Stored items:

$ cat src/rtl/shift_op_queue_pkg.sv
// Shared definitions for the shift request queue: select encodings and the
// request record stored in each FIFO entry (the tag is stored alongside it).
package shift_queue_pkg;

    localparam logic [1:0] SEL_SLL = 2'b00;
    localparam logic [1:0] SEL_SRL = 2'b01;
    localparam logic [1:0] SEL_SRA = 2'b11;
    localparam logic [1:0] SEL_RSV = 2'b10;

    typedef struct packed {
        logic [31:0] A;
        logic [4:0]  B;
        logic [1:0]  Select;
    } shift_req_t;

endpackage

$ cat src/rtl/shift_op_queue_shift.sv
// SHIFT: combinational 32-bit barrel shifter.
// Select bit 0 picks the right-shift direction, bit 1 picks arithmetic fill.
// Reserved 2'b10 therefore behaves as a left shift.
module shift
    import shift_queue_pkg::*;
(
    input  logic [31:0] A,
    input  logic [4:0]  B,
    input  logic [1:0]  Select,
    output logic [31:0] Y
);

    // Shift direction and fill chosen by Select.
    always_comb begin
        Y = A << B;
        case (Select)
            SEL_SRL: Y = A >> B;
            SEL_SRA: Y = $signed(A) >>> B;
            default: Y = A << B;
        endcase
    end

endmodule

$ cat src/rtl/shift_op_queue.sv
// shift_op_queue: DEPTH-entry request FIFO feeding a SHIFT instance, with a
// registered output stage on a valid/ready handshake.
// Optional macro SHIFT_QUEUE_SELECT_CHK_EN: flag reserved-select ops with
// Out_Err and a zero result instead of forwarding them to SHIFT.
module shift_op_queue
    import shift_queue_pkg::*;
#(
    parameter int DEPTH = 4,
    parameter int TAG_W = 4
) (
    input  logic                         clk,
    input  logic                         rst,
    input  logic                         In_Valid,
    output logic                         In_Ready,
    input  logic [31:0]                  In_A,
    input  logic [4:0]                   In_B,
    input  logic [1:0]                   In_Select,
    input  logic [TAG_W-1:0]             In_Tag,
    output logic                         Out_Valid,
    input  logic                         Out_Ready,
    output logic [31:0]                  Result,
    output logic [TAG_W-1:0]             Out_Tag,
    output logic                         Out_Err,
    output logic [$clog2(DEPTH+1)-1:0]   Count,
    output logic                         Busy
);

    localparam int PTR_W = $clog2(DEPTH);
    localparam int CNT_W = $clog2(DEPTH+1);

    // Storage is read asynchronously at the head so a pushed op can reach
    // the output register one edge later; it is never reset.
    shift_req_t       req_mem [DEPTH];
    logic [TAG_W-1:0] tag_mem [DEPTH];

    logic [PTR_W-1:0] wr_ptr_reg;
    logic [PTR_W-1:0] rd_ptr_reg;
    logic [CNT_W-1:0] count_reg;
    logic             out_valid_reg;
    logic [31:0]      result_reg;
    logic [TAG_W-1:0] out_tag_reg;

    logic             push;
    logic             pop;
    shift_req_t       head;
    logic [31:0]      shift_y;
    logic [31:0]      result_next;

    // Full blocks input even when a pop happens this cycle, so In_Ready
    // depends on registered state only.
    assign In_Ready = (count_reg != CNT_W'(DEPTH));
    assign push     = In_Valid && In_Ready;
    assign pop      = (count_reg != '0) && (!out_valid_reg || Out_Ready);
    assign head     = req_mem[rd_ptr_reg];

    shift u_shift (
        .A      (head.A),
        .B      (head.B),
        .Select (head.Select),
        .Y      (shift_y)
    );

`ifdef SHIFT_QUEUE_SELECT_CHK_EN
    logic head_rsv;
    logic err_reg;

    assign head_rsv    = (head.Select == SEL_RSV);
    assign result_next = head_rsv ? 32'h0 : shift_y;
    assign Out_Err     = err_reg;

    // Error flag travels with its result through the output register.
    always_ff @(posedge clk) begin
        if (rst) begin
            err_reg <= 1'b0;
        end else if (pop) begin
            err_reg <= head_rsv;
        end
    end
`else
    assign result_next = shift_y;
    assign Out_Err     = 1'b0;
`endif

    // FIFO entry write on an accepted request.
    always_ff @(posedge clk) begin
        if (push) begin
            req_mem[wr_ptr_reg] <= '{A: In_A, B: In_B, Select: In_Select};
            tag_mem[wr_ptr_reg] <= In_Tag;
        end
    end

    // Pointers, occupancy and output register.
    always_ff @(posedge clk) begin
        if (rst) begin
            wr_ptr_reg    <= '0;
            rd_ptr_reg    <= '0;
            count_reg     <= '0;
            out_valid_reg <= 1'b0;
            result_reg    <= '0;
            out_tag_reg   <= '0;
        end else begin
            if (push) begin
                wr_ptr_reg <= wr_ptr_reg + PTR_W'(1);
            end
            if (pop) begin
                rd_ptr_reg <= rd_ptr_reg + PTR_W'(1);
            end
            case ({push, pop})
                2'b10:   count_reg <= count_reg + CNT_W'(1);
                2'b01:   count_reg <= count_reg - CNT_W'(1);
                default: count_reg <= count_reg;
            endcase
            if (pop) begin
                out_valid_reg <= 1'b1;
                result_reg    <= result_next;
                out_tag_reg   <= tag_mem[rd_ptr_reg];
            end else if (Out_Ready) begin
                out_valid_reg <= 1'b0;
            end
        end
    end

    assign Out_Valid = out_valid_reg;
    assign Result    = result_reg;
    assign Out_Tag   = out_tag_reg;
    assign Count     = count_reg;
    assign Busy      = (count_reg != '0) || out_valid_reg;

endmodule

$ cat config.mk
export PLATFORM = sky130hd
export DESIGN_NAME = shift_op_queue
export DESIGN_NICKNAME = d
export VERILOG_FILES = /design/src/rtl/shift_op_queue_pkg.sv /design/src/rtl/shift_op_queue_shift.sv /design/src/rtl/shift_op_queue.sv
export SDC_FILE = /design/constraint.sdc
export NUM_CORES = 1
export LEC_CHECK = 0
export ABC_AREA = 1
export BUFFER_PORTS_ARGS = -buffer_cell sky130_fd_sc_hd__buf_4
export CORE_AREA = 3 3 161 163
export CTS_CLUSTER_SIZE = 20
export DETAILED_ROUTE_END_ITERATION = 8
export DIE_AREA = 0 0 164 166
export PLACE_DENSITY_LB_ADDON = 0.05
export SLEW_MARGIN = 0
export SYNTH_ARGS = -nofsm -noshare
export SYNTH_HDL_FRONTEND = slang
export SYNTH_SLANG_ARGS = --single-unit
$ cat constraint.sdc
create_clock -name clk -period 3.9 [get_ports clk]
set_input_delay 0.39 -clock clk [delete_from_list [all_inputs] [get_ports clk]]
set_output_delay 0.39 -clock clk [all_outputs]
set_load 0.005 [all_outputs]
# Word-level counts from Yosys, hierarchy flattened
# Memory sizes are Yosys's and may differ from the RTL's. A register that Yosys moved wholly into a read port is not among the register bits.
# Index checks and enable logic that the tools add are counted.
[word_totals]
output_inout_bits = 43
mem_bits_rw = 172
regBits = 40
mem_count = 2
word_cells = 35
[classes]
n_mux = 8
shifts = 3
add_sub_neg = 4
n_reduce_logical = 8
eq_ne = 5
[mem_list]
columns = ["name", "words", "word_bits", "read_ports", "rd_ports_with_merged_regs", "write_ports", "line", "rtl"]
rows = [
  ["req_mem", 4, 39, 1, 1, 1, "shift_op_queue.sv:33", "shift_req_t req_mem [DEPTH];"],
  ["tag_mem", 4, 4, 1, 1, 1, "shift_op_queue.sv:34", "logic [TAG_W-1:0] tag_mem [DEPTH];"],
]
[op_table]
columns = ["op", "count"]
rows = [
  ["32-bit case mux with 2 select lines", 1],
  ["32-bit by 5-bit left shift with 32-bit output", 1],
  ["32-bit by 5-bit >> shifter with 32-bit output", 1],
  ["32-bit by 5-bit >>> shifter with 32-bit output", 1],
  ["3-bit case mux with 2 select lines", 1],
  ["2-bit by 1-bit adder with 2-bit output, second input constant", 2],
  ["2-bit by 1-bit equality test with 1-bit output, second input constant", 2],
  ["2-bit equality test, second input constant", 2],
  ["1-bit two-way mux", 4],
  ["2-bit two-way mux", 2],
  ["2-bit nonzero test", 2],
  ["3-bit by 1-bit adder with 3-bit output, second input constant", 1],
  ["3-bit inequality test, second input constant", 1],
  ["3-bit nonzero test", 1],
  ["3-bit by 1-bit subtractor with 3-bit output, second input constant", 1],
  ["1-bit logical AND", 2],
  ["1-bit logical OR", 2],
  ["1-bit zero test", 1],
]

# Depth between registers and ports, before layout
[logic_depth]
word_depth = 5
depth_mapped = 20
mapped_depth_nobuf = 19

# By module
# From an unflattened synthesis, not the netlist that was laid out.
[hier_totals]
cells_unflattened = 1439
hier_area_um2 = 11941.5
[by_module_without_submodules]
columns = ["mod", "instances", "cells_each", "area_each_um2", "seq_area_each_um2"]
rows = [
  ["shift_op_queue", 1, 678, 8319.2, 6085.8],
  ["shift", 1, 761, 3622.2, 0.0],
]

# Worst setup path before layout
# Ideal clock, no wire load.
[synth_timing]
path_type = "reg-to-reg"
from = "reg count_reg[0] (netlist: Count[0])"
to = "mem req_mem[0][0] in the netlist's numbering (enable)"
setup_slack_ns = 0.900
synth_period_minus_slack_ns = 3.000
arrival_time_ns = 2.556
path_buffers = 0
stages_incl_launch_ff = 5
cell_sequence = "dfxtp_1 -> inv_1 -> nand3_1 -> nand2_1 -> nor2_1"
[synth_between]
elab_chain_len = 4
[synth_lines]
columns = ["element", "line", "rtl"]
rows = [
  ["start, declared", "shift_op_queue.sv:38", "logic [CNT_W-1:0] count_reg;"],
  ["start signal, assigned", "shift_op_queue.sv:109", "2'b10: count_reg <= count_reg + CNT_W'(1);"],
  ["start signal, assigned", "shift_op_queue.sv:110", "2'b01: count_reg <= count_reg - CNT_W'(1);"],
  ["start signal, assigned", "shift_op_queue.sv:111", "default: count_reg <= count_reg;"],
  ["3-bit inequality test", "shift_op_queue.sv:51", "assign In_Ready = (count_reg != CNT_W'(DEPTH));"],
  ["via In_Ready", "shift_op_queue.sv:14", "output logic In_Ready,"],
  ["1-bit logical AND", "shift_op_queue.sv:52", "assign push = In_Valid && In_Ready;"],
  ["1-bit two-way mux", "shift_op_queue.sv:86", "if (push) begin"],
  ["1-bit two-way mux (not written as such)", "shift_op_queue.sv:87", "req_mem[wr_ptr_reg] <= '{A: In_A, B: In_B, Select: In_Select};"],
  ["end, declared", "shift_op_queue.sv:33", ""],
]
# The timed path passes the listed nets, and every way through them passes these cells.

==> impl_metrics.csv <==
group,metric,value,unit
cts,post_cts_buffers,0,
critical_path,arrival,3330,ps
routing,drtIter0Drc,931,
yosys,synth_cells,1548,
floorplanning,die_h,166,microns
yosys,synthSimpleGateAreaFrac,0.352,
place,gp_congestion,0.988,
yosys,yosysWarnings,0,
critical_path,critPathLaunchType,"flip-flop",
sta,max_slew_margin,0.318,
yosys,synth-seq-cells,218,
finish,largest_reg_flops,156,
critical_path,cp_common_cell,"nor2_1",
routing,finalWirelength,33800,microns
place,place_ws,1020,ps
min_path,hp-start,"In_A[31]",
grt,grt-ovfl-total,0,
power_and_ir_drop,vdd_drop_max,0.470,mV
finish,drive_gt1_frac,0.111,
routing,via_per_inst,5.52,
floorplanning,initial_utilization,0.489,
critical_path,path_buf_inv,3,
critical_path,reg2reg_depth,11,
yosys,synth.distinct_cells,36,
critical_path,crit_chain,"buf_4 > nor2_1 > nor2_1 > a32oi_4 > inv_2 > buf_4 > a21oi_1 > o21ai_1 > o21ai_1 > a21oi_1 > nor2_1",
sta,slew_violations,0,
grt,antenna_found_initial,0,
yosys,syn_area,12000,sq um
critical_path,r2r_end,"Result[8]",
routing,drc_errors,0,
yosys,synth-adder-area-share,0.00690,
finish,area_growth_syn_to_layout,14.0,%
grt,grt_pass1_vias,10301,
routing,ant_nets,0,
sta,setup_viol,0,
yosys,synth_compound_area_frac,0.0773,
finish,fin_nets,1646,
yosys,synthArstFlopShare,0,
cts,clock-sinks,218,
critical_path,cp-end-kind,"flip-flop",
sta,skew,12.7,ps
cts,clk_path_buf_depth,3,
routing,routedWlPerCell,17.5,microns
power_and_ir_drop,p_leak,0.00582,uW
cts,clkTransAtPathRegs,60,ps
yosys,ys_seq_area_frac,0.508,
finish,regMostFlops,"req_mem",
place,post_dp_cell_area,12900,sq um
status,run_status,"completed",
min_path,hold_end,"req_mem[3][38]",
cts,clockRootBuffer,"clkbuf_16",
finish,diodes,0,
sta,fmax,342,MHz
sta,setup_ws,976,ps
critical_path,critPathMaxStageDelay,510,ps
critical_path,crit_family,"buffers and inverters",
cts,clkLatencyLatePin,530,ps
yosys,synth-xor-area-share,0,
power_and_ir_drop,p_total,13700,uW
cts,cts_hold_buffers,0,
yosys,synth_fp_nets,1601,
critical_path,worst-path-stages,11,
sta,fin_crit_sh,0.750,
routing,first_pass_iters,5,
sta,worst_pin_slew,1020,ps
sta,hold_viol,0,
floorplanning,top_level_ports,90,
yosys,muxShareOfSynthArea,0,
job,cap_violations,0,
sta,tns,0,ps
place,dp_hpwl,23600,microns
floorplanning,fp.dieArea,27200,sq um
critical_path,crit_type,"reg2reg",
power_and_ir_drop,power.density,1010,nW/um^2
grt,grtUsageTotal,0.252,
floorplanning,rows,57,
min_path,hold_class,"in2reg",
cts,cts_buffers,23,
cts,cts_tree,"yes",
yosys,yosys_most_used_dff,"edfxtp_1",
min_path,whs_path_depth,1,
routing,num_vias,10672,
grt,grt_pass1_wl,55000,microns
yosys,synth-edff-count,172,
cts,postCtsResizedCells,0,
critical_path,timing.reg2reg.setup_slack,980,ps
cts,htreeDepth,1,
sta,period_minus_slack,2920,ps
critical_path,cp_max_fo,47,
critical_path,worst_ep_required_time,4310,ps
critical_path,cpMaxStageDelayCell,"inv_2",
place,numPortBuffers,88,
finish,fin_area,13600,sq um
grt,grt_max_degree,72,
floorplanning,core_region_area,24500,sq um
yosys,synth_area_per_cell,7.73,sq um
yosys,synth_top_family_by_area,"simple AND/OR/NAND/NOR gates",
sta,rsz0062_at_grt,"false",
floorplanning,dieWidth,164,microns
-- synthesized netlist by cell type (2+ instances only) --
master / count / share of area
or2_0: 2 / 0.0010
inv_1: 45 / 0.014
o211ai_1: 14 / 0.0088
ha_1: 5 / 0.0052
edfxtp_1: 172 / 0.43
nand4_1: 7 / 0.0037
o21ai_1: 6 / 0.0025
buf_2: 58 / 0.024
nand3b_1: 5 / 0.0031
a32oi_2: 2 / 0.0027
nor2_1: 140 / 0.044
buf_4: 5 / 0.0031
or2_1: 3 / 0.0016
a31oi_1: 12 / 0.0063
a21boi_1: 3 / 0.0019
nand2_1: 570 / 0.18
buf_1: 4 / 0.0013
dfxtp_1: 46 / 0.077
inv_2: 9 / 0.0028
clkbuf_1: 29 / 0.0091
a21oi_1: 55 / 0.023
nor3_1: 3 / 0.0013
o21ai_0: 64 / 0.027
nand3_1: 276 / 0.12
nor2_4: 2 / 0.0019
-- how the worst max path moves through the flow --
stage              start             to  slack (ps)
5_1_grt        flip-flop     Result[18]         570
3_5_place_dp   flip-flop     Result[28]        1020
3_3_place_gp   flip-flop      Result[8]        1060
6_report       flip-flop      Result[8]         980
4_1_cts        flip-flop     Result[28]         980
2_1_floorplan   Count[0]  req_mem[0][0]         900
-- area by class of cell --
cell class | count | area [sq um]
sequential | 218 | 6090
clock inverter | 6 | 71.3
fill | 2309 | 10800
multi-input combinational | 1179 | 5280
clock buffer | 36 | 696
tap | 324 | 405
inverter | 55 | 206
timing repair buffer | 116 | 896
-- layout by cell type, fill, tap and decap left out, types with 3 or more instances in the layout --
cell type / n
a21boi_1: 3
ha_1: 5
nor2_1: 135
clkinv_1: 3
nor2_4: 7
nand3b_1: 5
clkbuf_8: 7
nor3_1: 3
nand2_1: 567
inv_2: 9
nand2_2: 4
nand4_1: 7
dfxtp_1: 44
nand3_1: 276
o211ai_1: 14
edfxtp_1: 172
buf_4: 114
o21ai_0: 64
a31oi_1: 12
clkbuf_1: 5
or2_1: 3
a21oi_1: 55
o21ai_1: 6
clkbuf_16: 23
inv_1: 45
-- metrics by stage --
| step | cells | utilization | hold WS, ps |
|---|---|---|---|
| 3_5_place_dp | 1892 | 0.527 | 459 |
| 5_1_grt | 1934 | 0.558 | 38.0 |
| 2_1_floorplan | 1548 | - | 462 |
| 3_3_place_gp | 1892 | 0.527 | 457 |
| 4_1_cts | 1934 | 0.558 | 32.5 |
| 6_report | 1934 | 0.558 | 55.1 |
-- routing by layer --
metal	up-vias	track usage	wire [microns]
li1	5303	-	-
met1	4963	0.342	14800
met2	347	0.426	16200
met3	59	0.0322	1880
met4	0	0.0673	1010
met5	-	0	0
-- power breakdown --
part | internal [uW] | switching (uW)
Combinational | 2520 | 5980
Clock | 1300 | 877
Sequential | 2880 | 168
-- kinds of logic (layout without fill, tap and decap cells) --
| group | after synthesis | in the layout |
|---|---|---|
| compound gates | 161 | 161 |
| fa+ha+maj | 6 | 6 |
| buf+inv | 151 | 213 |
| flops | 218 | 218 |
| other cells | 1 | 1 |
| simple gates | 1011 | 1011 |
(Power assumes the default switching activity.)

--

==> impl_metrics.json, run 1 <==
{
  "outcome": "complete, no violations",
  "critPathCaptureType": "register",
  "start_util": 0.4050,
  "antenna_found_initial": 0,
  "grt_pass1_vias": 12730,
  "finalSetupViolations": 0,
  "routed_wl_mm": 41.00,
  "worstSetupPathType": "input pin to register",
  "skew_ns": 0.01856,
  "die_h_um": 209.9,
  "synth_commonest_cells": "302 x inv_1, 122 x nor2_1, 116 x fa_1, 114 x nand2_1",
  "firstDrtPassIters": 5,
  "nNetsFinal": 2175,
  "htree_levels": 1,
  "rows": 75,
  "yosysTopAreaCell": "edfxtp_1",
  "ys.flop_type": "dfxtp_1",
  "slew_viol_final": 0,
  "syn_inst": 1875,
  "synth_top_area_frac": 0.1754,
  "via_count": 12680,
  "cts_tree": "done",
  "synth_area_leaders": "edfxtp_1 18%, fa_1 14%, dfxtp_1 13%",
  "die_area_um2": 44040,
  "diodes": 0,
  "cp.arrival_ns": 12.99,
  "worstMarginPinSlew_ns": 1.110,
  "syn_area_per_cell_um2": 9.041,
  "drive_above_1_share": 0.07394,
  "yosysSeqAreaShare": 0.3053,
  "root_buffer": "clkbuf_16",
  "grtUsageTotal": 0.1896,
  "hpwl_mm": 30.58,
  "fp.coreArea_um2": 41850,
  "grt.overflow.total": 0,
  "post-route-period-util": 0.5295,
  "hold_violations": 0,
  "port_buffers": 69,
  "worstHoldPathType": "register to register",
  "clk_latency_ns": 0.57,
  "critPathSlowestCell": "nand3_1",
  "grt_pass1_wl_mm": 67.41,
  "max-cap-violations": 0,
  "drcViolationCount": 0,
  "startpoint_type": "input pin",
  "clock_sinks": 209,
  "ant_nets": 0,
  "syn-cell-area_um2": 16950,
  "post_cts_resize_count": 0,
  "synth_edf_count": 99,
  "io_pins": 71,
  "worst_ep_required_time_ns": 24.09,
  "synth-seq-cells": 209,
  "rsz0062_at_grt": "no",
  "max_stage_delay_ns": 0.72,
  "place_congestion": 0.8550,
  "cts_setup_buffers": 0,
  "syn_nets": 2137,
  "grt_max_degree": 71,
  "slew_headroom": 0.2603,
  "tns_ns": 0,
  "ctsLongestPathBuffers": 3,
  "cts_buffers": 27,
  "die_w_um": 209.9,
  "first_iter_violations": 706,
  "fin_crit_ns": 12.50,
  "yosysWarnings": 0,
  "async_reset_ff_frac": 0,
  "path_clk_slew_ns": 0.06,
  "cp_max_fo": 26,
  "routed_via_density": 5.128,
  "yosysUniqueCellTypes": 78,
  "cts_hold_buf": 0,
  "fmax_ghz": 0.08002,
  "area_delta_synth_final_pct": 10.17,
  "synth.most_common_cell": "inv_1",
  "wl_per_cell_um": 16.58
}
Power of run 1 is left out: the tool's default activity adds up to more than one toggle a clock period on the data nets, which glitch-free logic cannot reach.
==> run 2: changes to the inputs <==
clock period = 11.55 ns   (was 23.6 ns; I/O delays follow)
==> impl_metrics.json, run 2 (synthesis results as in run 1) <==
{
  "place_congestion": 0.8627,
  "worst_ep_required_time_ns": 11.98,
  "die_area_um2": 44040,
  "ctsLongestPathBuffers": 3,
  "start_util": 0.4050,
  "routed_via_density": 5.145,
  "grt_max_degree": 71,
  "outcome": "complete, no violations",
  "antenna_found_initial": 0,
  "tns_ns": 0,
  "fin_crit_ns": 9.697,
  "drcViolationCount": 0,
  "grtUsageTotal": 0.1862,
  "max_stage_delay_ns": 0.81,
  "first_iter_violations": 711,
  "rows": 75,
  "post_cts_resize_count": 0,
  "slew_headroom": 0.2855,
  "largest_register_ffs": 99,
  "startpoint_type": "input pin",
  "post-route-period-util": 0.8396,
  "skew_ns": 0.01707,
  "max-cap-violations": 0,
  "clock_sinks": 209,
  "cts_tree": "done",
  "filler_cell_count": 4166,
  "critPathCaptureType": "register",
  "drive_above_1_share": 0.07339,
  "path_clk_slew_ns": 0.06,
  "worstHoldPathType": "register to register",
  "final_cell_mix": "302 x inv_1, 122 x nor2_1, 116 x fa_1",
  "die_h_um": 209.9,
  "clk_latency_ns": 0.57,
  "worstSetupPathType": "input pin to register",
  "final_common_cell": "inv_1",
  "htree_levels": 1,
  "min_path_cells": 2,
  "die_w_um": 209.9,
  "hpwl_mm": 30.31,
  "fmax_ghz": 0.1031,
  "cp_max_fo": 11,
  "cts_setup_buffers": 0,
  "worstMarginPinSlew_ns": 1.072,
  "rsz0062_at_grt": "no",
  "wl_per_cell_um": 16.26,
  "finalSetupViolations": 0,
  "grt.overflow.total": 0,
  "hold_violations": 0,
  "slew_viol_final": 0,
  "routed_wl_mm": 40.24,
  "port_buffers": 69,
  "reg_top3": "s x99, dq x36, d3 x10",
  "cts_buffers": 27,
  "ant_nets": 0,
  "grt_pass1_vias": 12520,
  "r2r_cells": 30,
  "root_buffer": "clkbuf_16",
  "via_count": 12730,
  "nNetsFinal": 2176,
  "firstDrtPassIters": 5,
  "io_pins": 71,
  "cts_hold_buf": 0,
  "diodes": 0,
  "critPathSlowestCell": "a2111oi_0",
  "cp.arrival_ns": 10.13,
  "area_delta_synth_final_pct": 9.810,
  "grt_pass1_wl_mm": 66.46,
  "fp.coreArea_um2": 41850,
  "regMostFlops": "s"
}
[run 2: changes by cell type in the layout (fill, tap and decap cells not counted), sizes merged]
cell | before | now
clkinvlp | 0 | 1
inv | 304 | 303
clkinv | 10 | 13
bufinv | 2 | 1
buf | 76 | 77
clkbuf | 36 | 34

==

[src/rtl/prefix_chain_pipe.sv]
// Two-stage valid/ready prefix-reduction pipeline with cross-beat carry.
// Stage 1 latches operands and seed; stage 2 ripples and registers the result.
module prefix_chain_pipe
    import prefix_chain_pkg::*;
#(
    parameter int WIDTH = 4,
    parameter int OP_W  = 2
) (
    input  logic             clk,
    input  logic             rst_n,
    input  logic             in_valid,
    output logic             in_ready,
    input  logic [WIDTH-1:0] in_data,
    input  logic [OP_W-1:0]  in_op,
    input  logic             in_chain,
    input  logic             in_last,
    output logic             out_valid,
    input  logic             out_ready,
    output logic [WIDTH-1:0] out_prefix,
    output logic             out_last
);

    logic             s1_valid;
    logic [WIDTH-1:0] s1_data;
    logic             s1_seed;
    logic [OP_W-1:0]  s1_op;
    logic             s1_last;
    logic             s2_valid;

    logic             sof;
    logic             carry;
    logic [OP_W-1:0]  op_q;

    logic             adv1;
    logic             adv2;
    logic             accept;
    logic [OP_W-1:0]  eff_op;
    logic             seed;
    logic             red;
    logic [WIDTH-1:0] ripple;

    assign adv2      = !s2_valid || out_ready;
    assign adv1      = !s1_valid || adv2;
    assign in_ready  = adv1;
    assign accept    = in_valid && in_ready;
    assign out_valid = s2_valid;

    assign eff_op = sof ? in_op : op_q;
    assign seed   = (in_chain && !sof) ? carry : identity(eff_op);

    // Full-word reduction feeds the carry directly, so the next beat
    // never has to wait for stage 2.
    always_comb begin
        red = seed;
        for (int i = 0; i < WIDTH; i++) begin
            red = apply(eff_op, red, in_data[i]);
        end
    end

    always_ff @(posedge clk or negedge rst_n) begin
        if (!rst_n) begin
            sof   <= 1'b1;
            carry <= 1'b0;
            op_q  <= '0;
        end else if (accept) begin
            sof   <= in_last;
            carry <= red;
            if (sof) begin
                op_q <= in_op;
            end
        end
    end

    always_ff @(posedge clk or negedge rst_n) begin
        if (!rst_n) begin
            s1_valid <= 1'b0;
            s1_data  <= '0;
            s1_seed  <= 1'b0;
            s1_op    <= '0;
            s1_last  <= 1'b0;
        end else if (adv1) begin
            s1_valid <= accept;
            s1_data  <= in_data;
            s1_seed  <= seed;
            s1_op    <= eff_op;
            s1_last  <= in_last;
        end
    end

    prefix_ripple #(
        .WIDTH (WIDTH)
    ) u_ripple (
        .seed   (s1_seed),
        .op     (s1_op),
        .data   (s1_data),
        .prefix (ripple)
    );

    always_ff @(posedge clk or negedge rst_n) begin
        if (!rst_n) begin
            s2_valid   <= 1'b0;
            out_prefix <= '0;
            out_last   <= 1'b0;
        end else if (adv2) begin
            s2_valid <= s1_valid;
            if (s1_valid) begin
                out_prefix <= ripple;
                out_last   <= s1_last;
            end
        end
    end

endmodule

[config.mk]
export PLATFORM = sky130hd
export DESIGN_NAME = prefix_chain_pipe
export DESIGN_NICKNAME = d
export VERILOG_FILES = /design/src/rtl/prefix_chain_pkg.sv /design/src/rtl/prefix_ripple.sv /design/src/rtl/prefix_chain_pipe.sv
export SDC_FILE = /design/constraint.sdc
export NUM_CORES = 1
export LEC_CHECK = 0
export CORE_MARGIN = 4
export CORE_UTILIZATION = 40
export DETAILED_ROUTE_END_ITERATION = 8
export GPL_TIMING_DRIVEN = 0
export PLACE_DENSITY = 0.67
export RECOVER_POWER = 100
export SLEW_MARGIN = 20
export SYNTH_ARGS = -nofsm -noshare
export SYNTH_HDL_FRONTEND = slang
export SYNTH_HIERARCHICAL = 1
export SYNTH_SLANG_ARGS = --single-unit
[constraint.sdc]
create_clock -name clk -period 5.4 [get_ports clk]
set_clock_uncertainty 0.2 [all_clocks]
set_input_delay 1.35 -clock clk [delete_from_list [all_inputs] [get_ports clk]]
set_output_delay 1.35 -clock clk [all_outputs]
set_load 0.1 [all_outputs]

WORK REQUIRED:
All lines in the data that contain the word "critPathSlowestCell" should be copied.

EXERCISE RESULT:
  "critPathSlowestCell": "nand3_1",
  "critPathSlowestCell": "a2111oi_0",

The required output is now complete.